Saved entries:
[Start of section]
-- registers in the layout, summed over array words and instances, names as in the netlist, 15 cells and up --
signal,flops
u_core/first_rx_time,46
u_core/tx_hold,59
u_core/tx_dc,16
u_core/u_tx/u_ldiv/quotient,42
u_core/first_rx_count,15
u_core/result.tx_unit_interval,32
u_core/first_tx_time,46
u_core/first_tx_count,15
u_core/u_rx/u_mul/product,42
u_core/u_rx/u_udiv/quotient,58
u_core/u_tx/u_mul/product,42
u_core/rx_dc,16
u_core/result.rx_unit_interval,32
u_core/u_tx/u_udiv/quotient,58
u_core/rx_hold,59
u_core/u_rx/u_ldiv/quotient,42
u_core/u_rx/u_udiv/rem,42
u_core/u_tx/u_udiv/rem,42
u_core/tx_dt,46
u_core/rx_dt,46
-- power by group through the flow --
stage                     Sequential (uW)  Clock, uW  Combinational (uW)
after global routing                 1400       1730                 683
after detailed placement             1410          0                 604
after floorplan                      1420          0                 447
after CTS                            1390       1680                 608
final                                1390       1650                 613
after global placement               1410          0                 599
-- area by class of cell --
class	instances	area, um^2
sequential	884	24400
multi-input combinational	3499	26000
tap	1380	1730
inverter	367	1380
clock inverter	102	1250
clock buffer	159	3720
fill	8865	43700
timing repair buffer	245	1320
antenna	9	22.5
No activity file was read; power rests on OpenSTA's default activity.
### src/sv/sts_pkg.sv
// package for the sine tone unit: state codes, divider handshake types
// and the 256-point sine table; used by every other file but sts_if
`timescale 1ns / 1ps
`default_nettype none

package sts_pkg;

  localparam int DVD_W = 32;
  localparam int DVS_W = 16;
  localparam int CNT_W = $clog2(DVD_W);

  localparam int MS_PER_S = 1000;
  localparam logic [12:0] FREQ_MAX = 13'd8000;
  localparam logic [15:0] LEN_MAX = 16'hFFFF;

  typedef enum logic [3:0] {
    S_IDLE,
    S_LEN,
    S_PER,
    S_RUN,
    S_IDX,
    S_POS,
    S_FIN,
    S_FINW,
    S_FOUT,
    S_FOUTW,
    S_STEP,
    S_OUT
  } state_t;

  typedef struct packed {
    logic             start;
    logic [DVD_W-1:0] dividend;
    logic [DVS_W-1:0] divisor;
  } div_req_t;

  typedef struct packed {
    logic             done;
    logic [DVD_W-1:0] quotient;
  } div_rsp_t;

  localparam logic signed [15:0] SINE_PTS [0:255] = '{
    16'sd0, 16'sd804, 16'sd1607, 16'sd2410, 16'sd3211, 16'sd4011, 16'sd4807, 16'sd5601,
    16'sd6392, 16'sd7179, 16'sd7961, 16'sd8739, 16'sd9511, 16'sd10278, 16'sd11038,
    16'sd11792, 16'sd12539, 16'sd13278, 16'sd14009, 16'sd14732, 16'sd15446, 16'sd16151,
    16'sd16845, 16'sd17530, 16'sd18204, 16'sd18867, 16'sd19519, 16'sd20159, 16'sd20787,
    16'sd21402, 16'sd22004, 16'sd22594, 16'sd23169, 16'sd23731, 16'sd24278, 16'sd24811,
    16'sd25329, 16'sd25831, 16'sd26318, 16'sd26789, 16'sd27244, 16'sd27683, 16'sd28105,
    16'sd28510, 16'sd28898, 16'sd29268, 16'sd29621, 16'sd29955, 16'sd30272, 16'sd30571,
    16'sd30851, 16'sd31113, 16'sd31356, 16'sd31580, 16'sd31785, 16'sd31971, 16'sd32137,
    16'sd32284, 16'sd32412, 16'sd32520, 16'sd32609, 16'sd32678, 16'sd32727, 16'sd32757,
    16'sd32767, 16'sd32757, 16'sd32727, 16'sd32678, 16'sd32609, 16'sd32520, 16'sd32412,
    16'sd32284, 16'sd32137, 16'sd31971, 16'sd31785, 16'sd31580, 16'sd31356, 16'sd31113,
    16'sd30851, 16'sd30571, 16'sd30272, 16'sd29955, 16'sd29621, 16'sd29268, 16'sd28898,
    16'sd28510, 16'sd28105, 16'sd27683, 16'sd27244, 16'sd26789, 16'sd26318, 16'sd25831,
    16'sd25329, 16'sd24811, 16'sd24278, 16'sd23731, 16'sd23169, 16'sd22594, 16'sd22004,
    16'sd21402, 16'sd20787, 16'sd20159, 16'sd19519, 16'sd18867, 16'sd18204, 16'sd17530,
    16'sd16845, 16'sd16151, 16'sd15446, 16'sd14732, 16'sd14009, 16'sd13278, 16'sd12539,
    16'sd11792, 16'sd11038, 16'sd10278, 16'sd9511, 16'sd8739, 16'sd7961, 16'sd7179,
    16'sd6392, 16'sd5601, 16'sd4807, 16'sd4011, 16'sd3211, 16'sd2410, 16'sd1607, 16'sd804,
    16'sd0, -16'sd804, -16'sd1607, -16'sd2410, -16'sd3211, -16'sd4011, -16'sd4807,
    -16'sd5601, -16'sd6392, -16'sd7179, -16'sd7961, -16'sd8739, -16'sd9511, -16'sd10278,
    -16'sd11038, -16'sd11792, -16'sd12539, -16'sd13278, -16'sd14009, -16'sd14732,
    -16'sd15446, -16'sd16151, -16'sd16845, -16'sd17530, -16'sd18204, -16'sd18867,
    -16'sd19519, -16'sd20159, -16'sd20787, -16'sd21402, -16'sd22004, -16'sd22594,
    -16'sd23169, -16'sd23731, -16'sd24278, -16'sd24811, -16'sd25329, -16'sd25831,
    -16'sd26318, -16'sd26789, -16'sd27244, -16'sd27683, -16'sd28105, -16'sd28510,
    -16'sd28898, -16'sd29268, -16'sd29621, -16'sd29955, -16'sd30272, -16'sd30571,
    -16'sd30851, -16'sd31113, -16'sd31356, -16'sd31580, -16'sd31785, -16'sd31971,
    -16'sd32137, -16'sd32284, -16'sd32412, -16'sd32520, -16'sd32609, -16'sd32678,
    -16'sd32727, -16'sd32757, -16'sd32767, -16'sd32757, -16'sd32727, -16'sd32678,
    -16'sd32609, -16'sd32520, -16'sd32412, -16'sd32284, -16'sd32137, -16'sd31971,
    -16'sd31785, -16'sd31580, -16'sd31356, -16'sd31113, -16'sd30851, -16'sd30571,
    -16'sd30272, -16'sd29955, -16'sd29621, -16'sd29268, -16'sd28898, -16'sd28510,
    -16'sd28105, -16'sd27683, -16'sd27244, -16'sd26789, -16'sd26318, -16'sd25831,
    -16'sd25329, -16'sd24811, -16'sd24278, -16'sd23731, -16'sd23169, -16'sd22594,
    -16'sd22004, -16'sd21402, -16'sd20787, -16'sd20159, -16'sd19519, -16'sd18867,
    -16'sd18204, -16'sd17530, -16'sd16845, -16'sd16151, -16'sd15446, -16'sd14732,
    -16'sd14009, -16'sd13278, -16'sd12539, -16'sd11792, -16'sd11038, -16'sd10278,
    -16'sd9511, -16'sd8739, -16'sd7961, -16'sd7179, -16'sd6392, -16'sd5601, -16'sd4807,
    -16'sd4011, -16'sd3211, -16'sd2410, -16'sd1607, -16'sd804
  };

endpackage

`default_nettype wire

### src/sv/sts_if.sv
// valid/ready channel interfaces for the sine tone unit: tick beats in,
// sample beats out; no dependencies
`timescale 1ns / 1ps
`default_nettype none

interface sts_tick_if;
  logic        valid;
  logic        ready;
  logic        action;
  logic [12:0] freq_hz;
  logic [11:0] duration_ms;

  modport source (output valid, output action, output freq_hz, output duration_ms,
                  input ready);
  modport sink (input valid, input action, input freq_hz, input duration_ms,
                output ready);
endinterface

interface sts_res_if;
  logic               valid;
  logic               ready;
  logic signed [15:0] sample;
  logic               note_done;

  modport source (output valid, output sample, output note_done, input ready);
  modport sink (input valid, input sample, input note_done, output ready);
endinterface

`default_nettype wire

### src/sv/sine_tone_with_fade_unit.sv
// top level of the sine tone unit: sequencer, note state and output register
// depends on sts_pkg, sts_if and sts_div
`timescale 1ns / 1ps
`default_nettype none

// Each tick beat yields one sample beat. A tick that advances a tone divides
// for the table index and the table rescale, and once more for each fade
// ramp that applies; a tick that starts a note first works out its length
// and, unless it is a rest, its period. A tick inside a rest and an idle
// tick need no divide. All of these share the one bit-serial divider, which
// does the length, period, table index, table rescale and both fade ramps
// in turn. A new tick is taken while the previous sample still waits in the
// output register; a sample that finds the register still occupied waits
// until that beat is taken.
module sine_tone_with_fade_unit #(
  parameter int SAMPLE_RATE_HZ = 16000,
  parameter int TABLE_SIZE     = 256,
  parameter int FADE_SAMPLES   = 128
) (
  input wire logic clk,
  input wire logic rst,
  sts_tick_if.sink tick,
  sts_res_if.source result
);
  import sts_pkg::*;

  localparam int PER_W = $clog2(SAMPLE_RATE_HZ + 1);
  localparam logic [DVD_W-1:0] SR_C   = DVD_W'(SAMPLE_RATE_HZ);
  localparam logic [DVD_W-1:0] TS_C   = DVD_W'(TABLE_SIZE);
  localparam logic [DVS_W-1:0] TS_DVS = DVS_W'(TABLE_SIZE);
  localparam logic [DVS_W-1:0] FD_DVS = DVS_W'(FADE_SAMPLES);
  localparam logic [DVS_W-1:0] MS_DVS = DVS_W'(MS_PER_S);
  localparam logic [16:0]      FD_17  = 17'(FADE_SAMPLES);

  state_t state, state_next;

  logic [PER_W-1:0] phase_count, phase_count_next;
  logic [PER_W-1:0] period_len, period_len_next;
  logic [15:0]      elapsed, elapsed_next;
  logic [15:0]      note_len, note_len_next;
  logic             rest_flag, rest_flag_next;
  logic             active, active_next;
  logic [12:0]      freq, freq_next;
  logic [14:0]      mag, mag_next;
  logic             neg, neg_next;
  logic [15:0]      smp, smp_next;
  logic             done, done_next;

  logic             div_start, div_start_next;
  logic [DVD_W-1:0] div_dvd, div_dvd_next;
  logic [DVS_W-1:0] div_dvs, div_dvs_next;

  logic             out_valid, out_valid_next;
  logic [15:0]      out_sample, out_sample_next;
  logic             out_done, out_done_next;

  div_req_t div_req;
  div_rsp_t div_rsp;

  logic               take;
  logic               out_free;
  logic signed [15:0] tval;

  assign div_req.start    = div_start;
  assign div_req.dividend = div_dvd;
  assign div_req.divisor  = div_dvs;

  sts_div u_div (
    .clk (clk),
    .rst (rst),
    .req (div_req),
    .rsp (div_rsp)
  );

  assign tick.ready      = (state == S_IDLE);
  assign take            = tick.valid && tick.ready;
  assign out_free        = !out_valid || result.ready;
  assign result.valid    = out_valid;
  assign result.sample   = out_sample;
  assign result.note_done = out_done;
  assign tval            = SINE_PTS[div_rsp.quotient[7:0]];

  always_ff @(posedge clk) begin
    if (rst) begin
      state       <= S_IDLE;
      phase_count <= '0;
      period_len  <= '0;
      elapsed     <= '0;
      note_len    <= '0;
      rest_flag   <= 1'b0;
      active      <= 1'b0;
      div_start   <= 1'b0;
      out_valid   <= 1'b0;
    end else begin
      state       <= state_next;
      phase_count <= phase_count_next;
      period_len  <= period_len_next;
      elapsed     <= elapsed_next;
      note_len    <= note_len_next;
      rest_flag   <= rest_flag_next;
      active      <= active_next;
      div_start   <= div_start_next;
      out_valid   <= out_valid_next;
    end
  end

  always_ff @(posedge clk) begin
    freq       <= freq_next;
    mag        <= mag_next;
    neg        <= neg_next;
    smp        <= smp_next;
    done       <= done_next;
    div_dvd    <= div_dvd_next;
    div_dvs    <= div_dvs_next;
    out_sample <= out_sample_next;
    out_done   <= out_done_next;
  end

  always_comb begin
    state_next       = state;
    phase_count_next = phase_count;
    period_len_next  = period_len;
    elapsed_next     = elapsed;
    note_len_next    = note_len;
    rest_flag_next   = rest_flag;
    active_next      = active;
    freq_next        = freq;
    mag_next         = mag;
    neg_next         = neg;
    smp_next         = smp;
    done_next        = done;
    div_start_next   = 1'b0;
    div_dvd_next     = div_dvd;
    div_dvs_next     = div_dvs;
    out_valid_next   = out_valid && !result.ready;
    out_sample_next  = out_sample;
    out_done_next    = out_done;

    case (state)
      S_IDLE: begin
        if (take) begin
          done_next = 1'b0;
          smp_next  = '0;
          if (tick.action) begin
            elapsed_next     = '0;
            phase_count_next = '0;
            rest_flag_next   = (tick.freq_hz == '0);
            freq_next        = (tick.freq_hz > FREQ_MAX) ? FREQ_MAX : tick.freq_hz;
            div_start_next   = 1'b1;
            div_dvd_next     = SR_C * DVD_W'(tick.duration_ms);
            div_dvs_next     = MS_DVS;
            state_next       = S_LEN;
          end else if (active) begin
            state_next = S_RUN;
          end else begin
            state_next = S_OUT;
          end
        end
      end
      S_LEN: begin
        if (div_rsp.done) begin
          if (div_rsp.quotient > DVD_W'(LEN_MAX)) begin
            note_len_next = LEN_MAX;
          end else begin
            note_len_next = div_rsp.quotient[15:0];
          end
          active_next = (div_rsp.quotient != '0);
          if (div_rsp.quotient == '0) begin
            done_next = 1'b1;
          end
          if (rest_flag) begin
            period_len_next = '0;
            state_next      = (div_rsp.quotient != '0) ? S_RUN : S_OUT;
          end else begin
            div_start_next = 1'b1;
            div_dvd_next   = SR_C;
            div_dvs_next   = DVS_W'(freq);
            state_next     = S_PER;
          end
        end
      end
      S_PER: begin
        if (div_rsp.done) begin
          period_len_next = div_rsp.quotient[PER_W-1:0];
          state_next      = active ? S_RUN : S_OUT;
        end
      end
      S_RUN: begin
        if (rest_flag) begin
          mag_next   = '0;
          neg_next   = 1'b0;
          state_next = S_STEP;
        end else begin
          div_start_next = 1'b1;
          div_dvd_next   = DVD_W'(phase_count) * TS_C;
          div_dvs_next   = DVS_W'(period_len);
          state_next     = S_IDX;
        end
      end
      S_IDX: begin
        if (div_rsp.done) begin
          div_start_next = 1'b1;
          div_dvd_next   = {div_rsp.quotient[DVD_W-9:0], 8'd0};
          div_dvs_next   = TS_DVS;
          state_next     = S_POS;
        end
      end
      S_POS: begin
        if (div_rsp.done) begin
          neg_next   = tval[15];
          mag_next   = tval[15] ? 15'(-tval) : tval[14:0];
          state_next = S_FIN;
        end
      end
      S_FIN: begin
        if (elapsed < 16'(FADE_SAMPLES)) begin
          div_start_next = 1'b1;
          div_dvd_next   = DVD_W'(mag) * DVD_W'(elapsed);
          div_dvs_next   = FD_DVS;
          state_next     = S_FINW;
        end else begin
          state_next = S_FOUT;
        end
      end
      S_FINW: begin
        if (div_rsp.done) begin
          mag_next   = div_rsp.quotient[14:0];
          state_next = S_FOUT;
        end
      end
      S_FOUT: begin
        if (({1'b0, elapsed} + FD_17) > {1'b0, note_len}) begin
          div_start_next = 1'b1;
          div_dvd_next   = DVD_W'(mag) * DVD_W'(note_len - elapsed);
          div_dvs_next   = FD_DVS;
          state_next     = S_FOUTW;
        end else begin
          state_next = S_STEP;
        end
      end
      S_FOUTW: begin
        if (div_rsp.done) begin
          mag_next   = div_rsp.quotient[14:0];
          state_next = S_STEP;
        end
      end
      S_STEP: begin
        smp_next = neg ? (16'd0 - {1'b0, mag}) : {1'b0, mag};
        if (({1'b0, elapsed} + 17'd1) >= {1'b0, note_len}) begin
          done_next   = 1'b1;
          active_next = 1'b0;
        end
        elapsed_next = elapsed + 16'd1;
        if (period_len != '0) begin
          if ((phase_count + 1'b1) == period_len) begin
            phase_count_next = '0;
          end else begin
            phase_count_next = phase_count + 1'b1;
          end
        end
        state_next = S_OUT;
      end
      S_OUT: begin
        if (out_free) begin
          out_valid_next  = 1'b1;
          out_sample_next = smp;
          out_done_next   = done;
          state_next      = S_IDLE;
        end
      end
      default: begin
        state_next = S_IDLE;
      end
    endcase
  end

endmodule

`default_nettype wire

### src/sv/sts_div.sv
// bit-serial restoring divider, one quotient bit per clock
// depends on sts_pkg for widths and the request/response structs
`timescale 1ns / 1ps
`default_nettype none

module sts_div (
  input  wire logic              clk,
  input  wire logic              rst,
  input  wire sts_pkg::div_req_t req,
  output sts_pkg::div_rsp_t      rsp
);
  import sts_pkg::*;

  logic [DVS_W-1:0] rem;
  logic [DVD_W-1:0] quo;
  logic [DVS_W-1:0] dvs;
  logic [CNT_W-1:0] cnt;
  logic             busy;
  logic             done;

  logic [DVS_W:0]   trial;
  logic [DVS_W:0]   diff;
  logic             fits;

  assign trial = {rem, quo[DVD_W-1]};
  assign diff  = trial - {1'b0, dvs};
  assign fits  = trial >= {1'b0, dvs};

  always_ff @(posedge clk) begin
    if (rst) begin
      busy <= 1'b0;
      done <= 1'b0;
      cnt  <= '0;
    end else begin
      done <= 1'b0;
      if (req.start) begin
        busy <= 1'b1;
        cnt  <= CNT_W'(DVD_W - 1);
      end else if (busy) begin
        if (cnt == '0) begin
          busy <= 1'b0;
          done <= 1'b1;
        end else begin
          cnt <= cnt - 1'b1;
        end
      end
    end
  end

  always_ff @(posedge clk) begin
    if (req.start) begin
      rem <= '0;
      quo <= req.dividend;
      dvs <= req.divisor;
    end else if (busy) begin
      rem <= fits ? diff[DVS_W-1:0] : trial[DVS_W-1:0];
      quo <= {quo[DVD_W-2:0], fits};
    end
  end

  assign rsp.done     = done;
  assign rsp.quotient = quo;

endmodule

`default_nettype wire

### src/flat_wrapper.sv
// flat-port wrapper written by rule: the top's interface ports become plain ports
module sine_tone_with_fade_unit_flat import sts_pkg::*;
#(
  parameter int SAMPLE_RATE_HZ = 16000,
  parameter int TABLE_SIZE     = 256,
  parameter int FADE_SAMPLES   = 128
)
  (clk, rst, tick_valid, tick_action, tick_freq_hz, tick_duration_ms, tick_ready, result_valid, result_sample, result_note_done, result_ready);
  sts_tick_if tick_i ();
  sts_res_if result_i ();
  input wire logic clk;
  input wire logic rst;
  input wire logic [$bits(tick_i.valid)-1:0] tick_valid;
  input wire logic [$bits(tick_i.action)-1:0] tick_action;
  input wire logic [$bits(tick_i.freq_hz)-1:0] tick_freq_hz;
  input wire logic [$bits(tick_i.duration_ms)-1:0] tick_duration_ms;
  output wire logic [$bits(tick_i.ready)-1:0] tick_ready;
  output wire logic [$bits(result_i.valid)-1:0] result_valid;
  output wire logic [$bits(result_i.sample)-1:0] result_sample;
  output wire logic [$bits(result_i.note_done)-1:0] result_note_done;
  input wire logic [$bits(result_i.ready)-1:0] result_ready;
  assign tick_i.valid = tick_valid;
  assign tick_i.action = tick_action;
  assign tick_i.freq_hz = tick_freq_hz;
  assign tick_i.duration_ms = tick_duration_ms;
  assign tick_ready = tick_i.ready;
  assign result_valid = result_i.valid;
  assign result_sample = result_i.sample;
  assign result_note_done = result_i.note_done;
  assign result_i.ready = result_ready;
  sine_tone_with_fade_unit #(.SAMPLE_RATE_HZ(SAMPLE_RATE_HZ), .TABLE_SIZE(TABLE_SIZE), .FADE_SAMPLES(FADE_SAMPLES)) u_core (.clk(clk), .rst(rst), .tick(tick_i), .result(result_i));
endmodule
### config.mk
export PLATFORM = sky130hd
export DESIGN_NAME = sine_tone_with_fade_unit_flat
export DESIGN_NICKNAME = d
export VERILOG_FILES = /design/src/sv/sts_pkg.sv /design/src/sv/sts_if.sv /design/src/sv/sine_tone_with_fade_unit.sv /design/src/sv/sts_div.sv /design/src/flat_wrapper.sv
export SDC_FILE = /design/constraint.sdc
export NUM_CORES = 2
export LEC_CHECK = 0
export ABC_AREA = 1
export BUFFER_PORTS_ARGS = -buffer_cell sky130_fd_sc_hd__buf_2
export CORE_MARGIN = 2
export CORE_UTILIZATION = 63
export CTS_BUF_LIST = sky130_fd_sc_hd__clkbuf_8
export DETAILED_ROUTE_END_ITERATION = 12
export GPL_TIMING_DRIVEN = 0
export PLACE_DENSITY = 0.8
export SLEW_MARGIN = 10
export SYNTH_ARGS = -nofsm -noshare
export SYNTH_HDL_FRONTEND = slang
export SYNTH_SLANG_ARGS = --single-unit
### constraint.sdc
create_clock -name clk -period 18.15 [get_ports clk]
set_input_delay 1.815 -clock clk [delete_from_list [all_inputs] [get_ports clk]]
set_output_delay 1.815 -clock clk [all_outputs]
set_load 0.02 [all_outputs]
[End of section]
From the data above, output exactly the lines between the one containing "u_core/u_tx/u_udiv/rem,42" and the one containing "after detailed placement", counting both of them.

u_core/u_tx/u_udiv/rem,42
u_core/tx_dt,46
u_core/rx_dt,46
-- power by group through the flow --
stage                     Sequential (uW)  Clock, uW  Combinational (uW)
after global routing                 1400       1730                 683
after detailed placement             1410          0                 604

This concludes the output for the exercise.